Ve doğru düşünüyordu. O olaydan sonra ruhunda küçük bir değişiklik oldu, bu da kararlılığını ve inatçılığını arttırdı. Ki bu acıya karşı baskın gelerek acı hissini azalttı.
Bu idam mahkumuna yapılan deney gibiydi. Her şey psikolojiyle ilgiliydi.
Erthyo hapı direkt almadı. Önce kendini sakinleştirmeye karar verdi, altıncı hissi büyük bir şeyin olacağını söylüyordu ve bu büyük şey iki kahramanla savaş dışında bir şey olacak gibi.
Bir süre sakinleştikten sonra eline hapı aldı ve baktı. Ancak anında bir şeyi fark etti. Hap dört gün önceden daha parlak haldeydi.
''İçindeki altıncı seviye alevler yüzünden mi?'' Hoş bir sürpriz yaşamıştı. Ancak daha cevabını veremeden Antik Hükümdarın sesini duydu.
''Bu doğru. Hatırlarsan sana %80 saflıkta demiştim fakat hapı yaptığında %20'de bile değildi ancak ağzımı açmadım ya da ceza vermedim. Bunun sebebi içindeki güneşin her saniye hapı saflaştırmasıdır. Daha fazla saflaştırması için bekleme, hap %80'e ulaştı. Bundan sonra sadece yasalarla saflaşabilir, ki sen buna sahip değilsin. Bu senin sahip olabileceğin en mükemmel hap.''
Erthyo sözlerini duyunca başını salladı. Açgözlü olmaya gerek yoktu, güçlenmeliydi ancak delirmiş gibi eğitim yapmayacak, zihnini de kullanacaktı.

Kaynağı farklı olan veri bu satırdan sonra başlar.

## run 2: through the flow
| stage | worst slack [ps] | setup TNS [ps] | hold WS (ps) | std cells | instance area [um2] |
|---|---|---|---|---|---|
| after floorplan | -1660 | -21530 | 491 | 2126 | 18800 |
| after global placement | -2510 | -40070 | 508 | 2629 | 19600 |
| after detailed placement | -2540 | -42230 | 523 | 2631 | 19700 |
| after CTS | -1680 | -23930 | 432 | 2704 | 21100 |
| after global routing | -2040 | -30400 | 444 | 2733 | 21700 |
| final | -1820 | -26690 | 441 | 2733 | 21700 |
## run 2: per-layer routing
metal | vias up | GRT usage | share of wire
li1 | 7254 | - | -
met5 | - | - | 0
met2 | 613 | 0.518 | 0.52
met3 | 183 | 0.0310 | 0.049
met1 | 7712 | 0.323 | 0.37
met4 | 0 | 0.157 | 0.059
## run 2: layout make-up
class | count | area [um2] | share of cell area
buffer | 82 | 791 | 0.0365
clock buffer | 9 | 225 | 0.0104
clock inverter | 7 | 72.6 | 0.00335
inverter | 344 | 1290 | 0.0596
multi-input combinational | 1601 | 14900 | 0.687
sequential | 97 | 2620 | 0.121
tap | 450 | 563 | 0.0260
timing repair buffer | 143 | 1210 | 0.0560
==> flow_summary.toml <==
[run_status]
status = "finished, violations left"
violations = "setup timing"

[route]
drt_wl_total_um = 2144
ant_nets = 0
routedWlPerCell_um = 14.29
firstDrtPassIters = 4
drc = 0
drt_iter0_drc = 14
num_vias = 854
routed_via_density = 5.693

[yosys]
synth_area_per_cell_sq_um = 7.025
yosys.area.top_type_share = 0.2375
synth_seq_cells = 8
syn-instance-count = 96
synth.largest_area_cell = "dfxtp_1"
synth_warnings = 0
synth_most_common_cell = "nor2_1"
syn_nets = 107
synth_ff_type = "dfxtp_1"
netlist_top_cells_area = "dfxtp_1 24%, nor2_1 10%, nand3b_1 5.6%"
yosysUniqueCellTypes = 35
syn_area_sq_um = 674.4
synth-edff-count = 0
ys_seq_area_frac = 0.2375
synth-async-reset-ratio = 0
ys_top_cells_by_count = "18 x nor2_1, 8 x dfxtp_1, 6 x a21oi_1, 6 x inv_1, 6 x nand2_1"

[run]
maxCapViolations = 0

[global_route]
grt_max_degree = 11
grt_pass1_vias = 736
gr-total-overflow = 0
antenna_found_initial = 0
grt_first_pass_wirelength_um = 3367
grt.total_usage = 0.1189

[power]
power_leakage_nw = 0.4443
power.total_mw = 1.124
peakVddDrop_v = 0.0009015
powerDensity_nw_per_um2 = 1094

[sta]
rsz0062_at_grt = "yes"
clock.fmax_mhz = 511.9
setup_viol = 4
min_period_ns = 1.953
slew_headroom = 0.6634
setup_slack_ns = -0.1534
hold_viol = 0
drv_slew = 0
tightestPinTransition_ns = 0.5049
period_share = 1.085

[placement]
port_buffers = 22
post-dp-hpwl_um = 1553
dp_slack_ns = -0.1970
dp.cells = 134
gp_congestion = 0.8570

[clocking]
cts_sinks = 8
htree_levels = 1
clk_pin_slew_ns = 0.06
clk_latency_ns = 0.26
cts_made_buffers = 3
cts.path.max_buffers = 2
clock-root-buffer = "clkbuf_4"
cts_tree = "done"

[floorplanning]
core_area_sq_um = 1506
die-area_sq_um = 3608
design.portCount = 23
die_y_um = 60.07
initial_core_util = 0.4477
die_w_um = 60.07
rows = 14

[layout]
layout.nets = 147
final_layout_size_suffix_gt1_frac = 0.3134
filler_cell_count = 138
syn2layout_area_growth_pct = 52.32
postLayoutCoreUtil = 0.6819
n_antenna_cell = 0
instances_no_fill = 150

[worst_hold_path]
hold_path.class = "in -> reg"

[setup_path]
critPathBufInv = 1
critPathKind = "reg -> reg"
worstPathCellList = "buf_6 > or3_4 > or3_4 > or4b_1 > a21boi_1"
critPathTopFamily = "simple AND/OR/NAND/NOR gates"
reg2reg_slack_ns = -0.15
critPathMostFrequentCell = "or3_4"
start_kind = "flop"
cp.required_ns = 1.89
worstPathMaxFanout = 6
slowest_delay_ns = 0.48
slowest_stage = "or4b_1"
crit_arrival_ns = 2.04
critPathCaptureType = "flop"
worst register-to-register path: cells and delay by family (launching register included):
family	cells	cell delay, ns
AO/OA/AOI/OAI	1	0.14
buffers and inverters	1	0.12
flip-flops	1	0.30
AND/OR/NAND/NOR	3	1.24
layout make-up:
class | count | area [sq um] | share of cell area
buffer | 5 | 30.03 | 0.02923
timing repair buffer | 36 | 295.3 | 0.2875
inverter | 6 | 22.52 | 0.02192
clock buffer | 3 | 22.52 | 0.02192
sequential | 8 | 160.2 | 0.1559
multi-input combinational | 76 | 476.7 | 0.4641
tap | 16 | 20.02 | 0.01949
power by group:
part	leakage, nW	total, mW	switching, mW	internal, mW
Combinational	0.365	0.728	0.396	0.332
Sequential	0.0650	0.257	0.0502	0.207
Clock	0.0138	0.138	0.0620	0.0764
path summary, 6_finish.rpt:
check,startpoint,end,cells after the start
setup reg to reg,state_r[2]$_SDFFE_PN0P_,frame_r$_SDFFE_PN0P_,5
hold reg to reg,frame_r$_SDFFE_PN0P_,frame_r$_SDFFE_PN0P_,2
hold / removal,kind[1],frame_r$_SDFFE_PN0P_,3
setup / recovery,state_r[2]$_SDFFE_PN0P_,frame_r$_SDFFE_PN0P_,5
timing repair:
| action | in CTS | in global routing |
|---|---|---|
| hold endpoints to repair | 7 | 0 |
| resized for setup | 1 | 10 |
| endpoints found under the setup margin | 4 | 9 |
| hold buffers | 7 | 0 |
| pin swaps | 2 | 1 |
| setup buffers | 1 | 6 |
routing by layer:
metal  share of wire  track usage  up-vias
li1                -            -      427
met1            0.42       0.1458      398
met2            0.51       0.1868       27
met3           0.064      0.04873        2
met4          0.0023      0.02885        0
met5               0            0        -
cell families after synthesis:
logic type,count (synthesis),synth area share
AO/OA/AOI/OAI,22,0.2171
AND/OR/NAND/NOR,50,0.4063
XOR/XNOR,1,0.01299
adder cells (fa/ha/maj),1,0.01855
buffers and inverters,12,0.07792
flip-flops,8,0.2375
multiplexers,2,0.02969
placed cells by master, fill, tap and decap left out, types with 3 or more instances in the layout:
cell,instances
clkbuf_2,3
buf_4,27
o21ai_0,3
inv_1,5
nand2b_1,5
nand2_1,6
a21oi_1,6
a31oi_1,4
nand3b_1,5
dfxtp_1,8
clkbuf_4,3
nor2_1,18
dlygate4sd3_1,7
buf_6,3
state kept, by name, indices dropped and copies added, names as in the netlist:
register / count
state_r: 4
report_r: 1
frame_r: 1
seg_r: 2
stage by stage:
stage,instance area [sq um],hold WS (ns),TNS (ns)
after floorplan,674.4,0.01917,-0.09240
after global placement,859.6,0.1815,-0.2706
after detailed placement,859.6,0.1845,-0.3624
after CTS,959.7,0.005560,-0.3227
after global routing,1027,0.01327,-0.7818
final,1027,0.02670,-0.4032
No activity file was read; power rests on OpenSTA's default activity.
==> config.mk <==
export PLATFORM = sky130hd
export DESIGN_NAME = r2fft_ctrl
export DESIGN_NICKNAME = d
export VERILOG_FILES = /design/src/rtl/r2fft_pkg.sv /design/src/rtl/r2fft_ctrl.sv
export SDC_FILE = /design/constraint.sdc
export NUM_CORES = 1
export LEC_CHECK = 0
export BUFFER_PORTS_ARGS = -buffer_cell sky130_fd_sc_hd__buf_4
export CAP_MARGIN = 20
export CORE_MARGIN = 1.5
export CORE_UTILIZATION = 40
export DETAILED_ROUTE_END_ITERATION = 16
export PLACE_DENSITY = 0.66
export SETUP_SLACK_MARGIN = 0.2
export SYNTH_ARGS = -nofsm -noshare
export SYNTH_HDL_FRONTEND = slang
export SYNTH_SLANG_ARGS = --single-unit
==> constraint.sdc <==
create_clock -name i_clk -period 7.6 [get_ports i_clk]
set_input_delay 0.76 -clock i_clk [delete_from_list [all_inputs] [get_ports i_clk]]
set_output_delay 0.76 -clock i_clk [all_outputs]
set_load 0.01 [all_outputs]
==> src/rtl/r2fft_pkg.sv <==
`timescale 1ns / 1ps
// ----------------------------------------------------------------------------
// r2fft_pkg
// Shared types and constants for the Stockham FFT unit.
// ----------------------------------------------------------------------------
package r2fft_pkg;
    localparam int MAX_POINTS_DEF = 1024;
    localparam int DATA_WIDTH_DEF = 28;
    localparam int IN_WIDTH = 16;
    localparam int TW_WIDTH = 16;
    localparam int KIND_WIDTH = 2;
    localparam int INDEX_WIDTH = 10;
    localparam int LOG2_WIDTH = 4;
    localparam int CFG_IDX_WIDTH = 1;
    localparam int CFG_DATA_WIDTH = 4;

    typedef logic [KIND_WIDTH-1:0] t_kind;
    localparam t_kind KIND_LOAD_SAMPLE = 2'd0;
    localparam t_kind KIND_LOAD_TWIDDLE = 2'd1;
    localparam t_kind KIND_RUN = 2'd2;
    localparam t_kind KIND_READ = 2'd3;

    localparam logic [CFG_IDX_WIDTH-1:0] REG_LOG2_POINTS = 1'd0;
    localparam logic [CFG_IDX_WIDTH-1:0] REG_INVERSE = 1'd1;

    // Commands from controller to datapath.
    typedef struct packed {
        logic load_sample;   // write sample into first buffer
        logic load_twiddle;  // write twiddle store
        logic read_req;      // issue read of result buffer
        logic bfly_issue;    // issue butterfly reads for current address
        logic stage_start;   // begin a stage (flip direction)
        logic run_start;     // begin a run
        logic run_done;      // run finished, latch result location
    } t_cmd;

    // Status from datapath to controller.
    typedef struct packed {
        logic wr_busy;       // butterfly pipeline still writing back
    } t_status;
endpackage

==> src/rtl/r2fft_ctrl.sv <==
`timescale 1ns / 1ps
// ----------------------------------------------------------------------------
// r2fft_ctrl
// Controller: item decode, stage and butterfly sequencing, output handshake.
// ----------------------------------------------------------------------------
module r2fft_ctrl #(
    parameter int MAX_POINTS = r2fft_pkg::MAX_POINTS_DEF
) (
    input  logic                                 i_clk,
    input  logic                                 i_rst_n,
    input  logic                                 i_valid,
    output logic                                 o_ready,
    input  r2fft_pkg::t_kind                     i_kind,
    input  logic [r2fft_pkg::INDEX_WIDTH-1:0]    i_index,
    input  logic [r2fft_pkg::LOG2_WIDTH-1:0]     i_log2,
    input  logic                                 i_rd_valid,
    input  logic                                 i_out_ready,
    output logic                                 o_out_valid,
    input  r2fft_pkg::t_status                   i_status,
    output r2fft_pkg::t_cmd                      o_cmd,
    output logic [$clog2(MAX_POINTS)-1:0]        o_idx,
    output logic                                 o_idx_ok,
    output logic [$clog2(MAX_POINTS)-1:0]        o_half,
    output logic [$clog2(MAX_POINTS)-1:0]        o_span,
    output logic [$clog2(MAX_POINTS)-1:0]        o_addr
);
    import r2fft_pkg::*;

    localparam int AW = $clog2(MAX_POINTS);
    localparam int SW = $clog2(AW + 1);
    localparam logic [1:0] ST_IDLE = 2'd0;
    localparam logic [1:0] ST_RUN  = 2'd1;
    localparam logic [1:0] ST_GAP  = 2'd2;
    localparam logic [1:0] ST_DRAIN = 2'd3;

    logic [1:0]    r_state, n_state;
    logic [SW-1:0] r_stage, n_stage;
    logic [AW-1:0] r_addr, n_addr;
    logic          r_ph, n_ph;
    logic          r_rd_pend, r_out_valid;
    logic [SW-1:0] w_m;
    logic [AW:0]   w_n;

    // Effective log2 length, clamped to 1..AW.
    always_comb begin
        if (i_log2 == '0) w_m = SW'(1);
        else if (32'(i_log2) > AW) w_m = SW'(AW);
        else w_m = SW'(i_log2);
    end
    assign w_n = (AW+1)'(1) << w_m;

    logic w_acc;
    assign o_ready = (r_state == ST_IDLE) && !r_rd_pend && !r_out_valid;
    assign w_acc = i_valid && o_ready;

    assign o_half = w_n[AW:1];
    assign o_span = AW'(1) << r_stage;
    assign o_addr = r_addr;
    assign o_idx  = (i_kind == KIND_READ) ?
                    AW'(i_index) & (w_n[AW-1:0] - AW'(1)) : AW'(i_index);
    assign o_idx_ok = 32'(i_index) < MAX_POINTS / 2;
    assign o_out_valid = r_out_valid;

    always_comb begin
        n_state = r_state;
        n_stage = r_stage;
        n_addr = r_addr;
        n_ph = r_ph;
        o_cmd = '0;
        o_cmd.load_sample  = w_acc && i_kind == KIND_LOAD_SAMPLE;
        o_cmd.load_twiddle = w_acc && i_kind == KIND_LOAD_TWIDDLE;
        o_cmd.read_req     = w_acc && i_kind == KIND_READ;
        case (r_state)
            ST_IDLE: begin
                if (w_acc && i_kind == KIND_RUN) begin
                    o_cmd.run_start = 1'b1;
                    n_state = ST_RUN;
                    n_stage = '0;
                    n_addr = '0;
                    n_ph = 1'b0;
                end
            end
            ST_RUN: begin
                // Issue a butterfly only while the phase bit r_ph is clear.
                n_ph = ~r_ph;
                if (!r_ph) begin
                    o_cmd.bfly_issue = 1'b1;
                    if (r_addr == o_half - AW'(1)) begin
                        n_state = ST_GAP;
                    end else begin
                        n_addr = r_addr + AW'(1);
                    end
                end
            end
            ST_GAP: begin
                // Wait for stage write-back before next stage reads.
                if (!i_status.wr_busy) begin
                    n_addr = '0;
                    n_ph = 1'b0;
                    if (r_stage == w_m - SW'(1)) begin
                        n_state = ST_DRAIN;
                    end else begin
                        o_cmd.stage_start = 1'b1;
                        n_stage = r_stage + SW'(1);
                        n_state = ST_RUN;
                    end
                end
            end
            ST_DRAIN: begin
                o_cmd.stage_start = 1'b1;
                o_cmd.run_done = 1'b1;
                n_state = ST_IDLE;
            end
            default: n_state = ST_IDLE;
        endcase
    end

    always_ff @(posedge i_clk) begin
        if (!i_rst_n) begin
            r_state <= ST_IDLE;
            r_stage <= '0;
            r_addr <= '0;
            r_ph <= 1'b0;
            r_rd_pend <= 1'b0;
            r_out_valid <= 1'b0;
        end else begin
            r_state <= n_state;
            r_stage <= n_stage;
            r_addr <= n_addr;
            r_ph <= n_ph;
            if (o_cmd.read_req) r_rd_pend <= 1'b1;
            else if (i_rd_valid) r_rd_pend <= 1'b0;
            if (i_rd_valid) r_out_valid <= 1'b1;
            else if (i_out_ready) r_out_valid <= 1'b0;
        end
    end
endmodule

==> run_results.csv <==
group,metric,value,unit
outcome,status,"finished clean",
synthesis,syn-cell-area,2044,um2
cells_and_area,final_cell_mix,"buf_4, nand2_1, dfxtp_1",
sta,worst_slew_pin_slew,0.8604,ns
place,place.gp.congestion,0.8219,
worst_setup_path,critPathArrivalTime,3.22,ns
drt,routedWlPerCell,13.67,um
global_route,grt.overflow.total,0,
clock_tree,post_cts_buffers,0,
synthesis,synthArstFlopShare,0,%
sta,rsz0062_at_grt,"no",
sta,hold_viol_final,0,
worst_hold_path,hold_start,"o_addr[9]",
worst_setup_path,crit_start,"i_log2[2]",
synthesis,ys_seq_elements,19,
worst_hold_path,min_path_type,"flip-flop to flip-flop",
clock_tree,worstSkewPairLatency,0.27,ns
worst_setup_path,slowest_delay,0.47,ns
cells_and_area,n_fill_cell,483,
clock_tree,cts_buffers,3,
worst_setup_path,path_buf_inv,2,
sta,fin_crit,3.982,ns
clock_tree,tritoncts,"done",
worst_hold_path,hold_path_depth,2,
drt,antenna_left,0,
floorplan,fp.dieH,74.49,um
cells_and_area,final_common_cell,"buf_4",
cells_and_area,area_growth,27.42,%
global_route,antenna_found_initial,0,
clock_tree,cts_buffer_depth,2,
worst_setup_path,crit_path_cell_trace,"buf_4 > o21ai_0 > a21oi_1 > ha_1 > nand3b_1 > a311oi_1 > o21ai_0 > a41oi_1 > buf_4",
sta,timing.setup.tns,0,ns
sta,finalSetupViolCount,0,
worst_setup_path,critPathMaxFanout,21,
drt,totalWireLength,5.371,mm
cells_and_area,num_antenna_cells,0,
worst_setup_path,worst_r2r_path_depth,6,
global_route,grt_max_degree,22,
worst_setup_path,cp_top_family,"compound AO/OA/AOI/OAI gates",
clock_tree,cts-resized-gates,0,
drt,drt_iter0_drc,148,
sta,hold_slack,0.5138,ns
flow_run,max-cap-violations,0,
global_route,grt_pass1_vias,1782,
sta,fin_crit_sh,52.39,%
synthesis,synth_edf_count,0,
worst_setup_path,worstSetupEndpointType,"primary output",
drt,first_pass_iters,4,
cells_and_area,stdcell_count,393,
place,dp_hpwl,4.154,mm
worst_setup_path,slowest_stage,"a311oi_1",
cells_and_area,drive_gt1_share,25.46,%
floorplan,die-area,5549,um2
global_route,grt_pass1_wl,8.583,mm
worst_setup_path,r2r_setup_slack,5.17,ns
cells_and_area,final_util,54.08,%
power_and_ir_drop,pwr_density_cell,100.3,nW/um2
synthesis,synth_warnings,0,
worst_setup_path,required,6.84,ns
place,io_buffers,71,
synthesis,yosysUniqueCellTypes,55,
clock_tree,htree_levels,1,
synthesis,syn_nets,302,
sta,fin_ws,3.618,ns
power_and_ir_drop,ir_drop,0.00009263,V
worst_setup_path,r2r_start,"r_state[0]",
floorplan,pin_count,72,
sta,skew,0.007258,ns
synthesis,yosysSeqAreaShare,18.60,%
power_and_ir_drop,leakagePower,1.224,nW
sta,drv_slew,0,
worst_setup_path,r2r-end,"o_addr[1]",
clock_tree,cts-root-buf,"clkbuf_8",
drt,drc_errors,0,
sta,max_freq,0.2512,GHz
global_route,gr-usage-all-layers,19.71,%
sta,maxSlewHeadroom,42.21,%
drt,vias,2131,
synthesis,ys.flop_type,"dfxtp_1",
floorplan,start_util,42.44,%
cells_and_area,nNetsFinal,360,
drt,drt-vias-per-instance,5.422,
clock_tree,clk_pin_slew,0.07,ns
floorplan,rows,25,
synthesis,synthCells,269,
floorplan,core-area,4817,um2
place,dpl_worst_slack,3.463,ns
worst_setup_path,crit_path_start_kind,"primary input",
floorplan,die_w,74.49,um
place,dp.cells,389,
synthesis,syn_avg_cell_area,7.600,um2
clock_tree,clock-sinks,19,
worst_hold_path,holdPathEnd,"o_addr[9]",
clock_tree,postCtsHoldBufs,0,
worst_setup_path,criticalPathCategory,"primary input to primary output",
## layer usage
layer / up-vias / share of wire, % / GRT usage [%]
met5: - / 0 / 0
met4: 0 / 0.78 / 4.242
met3: 5 / 4.4 / 2.033
met2: 55 / 48 / 33.53
met1: 997 / 47 / 27.00
li1: 1074 / - / -
## tightest hold or removal path, delay by kind of cell, from the launching register on
family	cells	cell delay [ns]
and+or+nand+nor	1	0.07
muxes	1	0.05
DFF	1	0.35
## synthesized netlist by cell type (all sizes together) (5+ instances only)
master	n	area (um2)
nand2b	10	62.56
ha	11	137.6
and3	9	56.30
inv	16	60.06
nor2b	8	50.05
dfxtp	19	380.4
nor4	6	52.55
mux2i	9	90.09
clkbuf	7	26.28
o21a	12	90.09
a21oi	13	76.33
o21ai	11	58.80
buf	11	78.82
nor2	14	55.06
and2	17	106.4
nand3	6	30.03
nand2	21	78.83
xor2	5	43.79
nand4	5	31.28
xnor2	12	105.1
## flip-flops by register name (all words and copies together) (netlist names)
register / cells
r_state: 2
o_out_valid: 1
o_addr: 10
r_stage: 4
r_rd_pend: 1
r_ph: 1
## how the worst max path moves through the flow
| stage | to | slack, ns | cells past startpoint |
|---|---|---|---|
| 5_1_grt | o_idx[7] | 3.39 | 9 |
| 2_1_floorplan | o_idx[7] | 4.06 | 10 |
| 4_1_cts | o_idx[7] | 3.61 | 9 |
| 3_3_place_gp | o_addr[0] | 3.53 | 11 |
| 6_report | o_idx[7] | 3.62 | 9 |
| 3_5_place_dp | o_addr[0] | 3.46 | 11 |
## per-stage QoR
| stage | area [um2] | power, W |
|---|---|---|
| 2_1_floorplan | 2044 | 0.0001592 |
| 3_3_place_gp | 2556 | 0.0001881 |
| 3_5_place_dp | 2556 | 0.0001884 |
| 4_1_cts | 2605 | 0.0002635 |
| 5_1_grt | 2605 | 0.0002764 |
| 6_report | 2605 | 0.0002612 |
## logic make-up after synthesis
group / Yosys count / share of synthesized area (%)
simple gates: 111 / 30.97
compound gates: 68 / 23.93
buf+inv: 34 / 8.078
flops: 19 / 18.60
xor+xnor: 17 / 7.283
fa+ha+maj: 11 / 6.732
mux: 9 / 4.407
## area by class of cell
| type | count | area, um2 | area share, % |
|---|---|---|---|
| inverter | 16 | 60.06 | 2.305 |
| clock buffer | 3 | 41.29 | 1.585 |
| multi-input combinational | 216 | 1499 | 57.54 |
| tap | 67 | 83.83 | 3.218 |
| timing repair buffer | 71 | 533.0 | 20.46 |
| sequential | 19 | 380.4 | 14.60 |
| clock inverter | 1 | 7.507 | 0.2882 |
## power by group
| group | internal [W] | switching, W |
|---|---|---|
| clock | 0.0000371 | 0.0000380 |
| combinational | 0.0000382 | 0.0000449 |
| sequential | 0.000101 | 0.00000220 |
Power figures use the tool's default switching activity.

Hapı almayı düşündü ancak iki dostu için bir işaret bırakmazsa olmazdı değil mi?
''Qian buraya gel.'' Erthyo Qian'ı çağırırken yüzünde şeytani gülümseme belirdi. Gözlerinde soğuk cinayet ışığı parladı.
**
4 Kanatlı beyaz giysili bir kadın ve bedeni kadar büyük, kütük kadar kalın ağır kılıç taşıyan sert bir adam ormanda birbirlerine saldırıyorlardı. Her saldırı evrenin yasalarını ve anlamını içeriyordu.
Amansız ve acımasız saldırılar olsa da ikili öldürme niyeti taşımıyordu. Bunun sebebi ikili son günlerde ayn kaybı yaşamaları ve sinirlerini atmak için birbirleriyle savaşmaları.
4 Kanatlı kadın özel hazinesi olan 6. seviye bir alev güneşini kaybetmişti. 6. Seviye alev, 5. seviye alevler gibi değildi. Bir alev 6. seviyeye geçtiğinde artık bir Gerçek Alev olurdu.
Bir gerçek alev, 5. seviye ve altı alevlerle karşılaştırılamazdı. Eğer yeterli mana verilirse evrendeki her şeyi eritebilirdi. Daha üst maddeler dışında. Ayrıca sönmeyen bir alevdi, ne kadar kullanılırsa kullanılsın ya da ne kadar bir yerde kalırsa kalsın. Asla sönmezdi. Sonsuza kadar yanabilirdi.
Kanatlı kadın bunu kaybetmişti, hem de özel bir kabın içinde.
Ağır kılıçlı adamda farklı değildi, hatta daha kötüydü. Yasa tezahürü çalınmıştı, yıllardır emekle, kanla ve ölümün kıyısından yürümelerle elde edilmiş emeği çalınmıştı. Bunu öğrendiğinde öğrencisini acımadan öldürmüştü ancak içindeki öfkeyi salamıyordu.
Bu yüzden en azından sinirini savaşarak atmaya çalışıyordu. Aynı zamanda düşüncelere daldı.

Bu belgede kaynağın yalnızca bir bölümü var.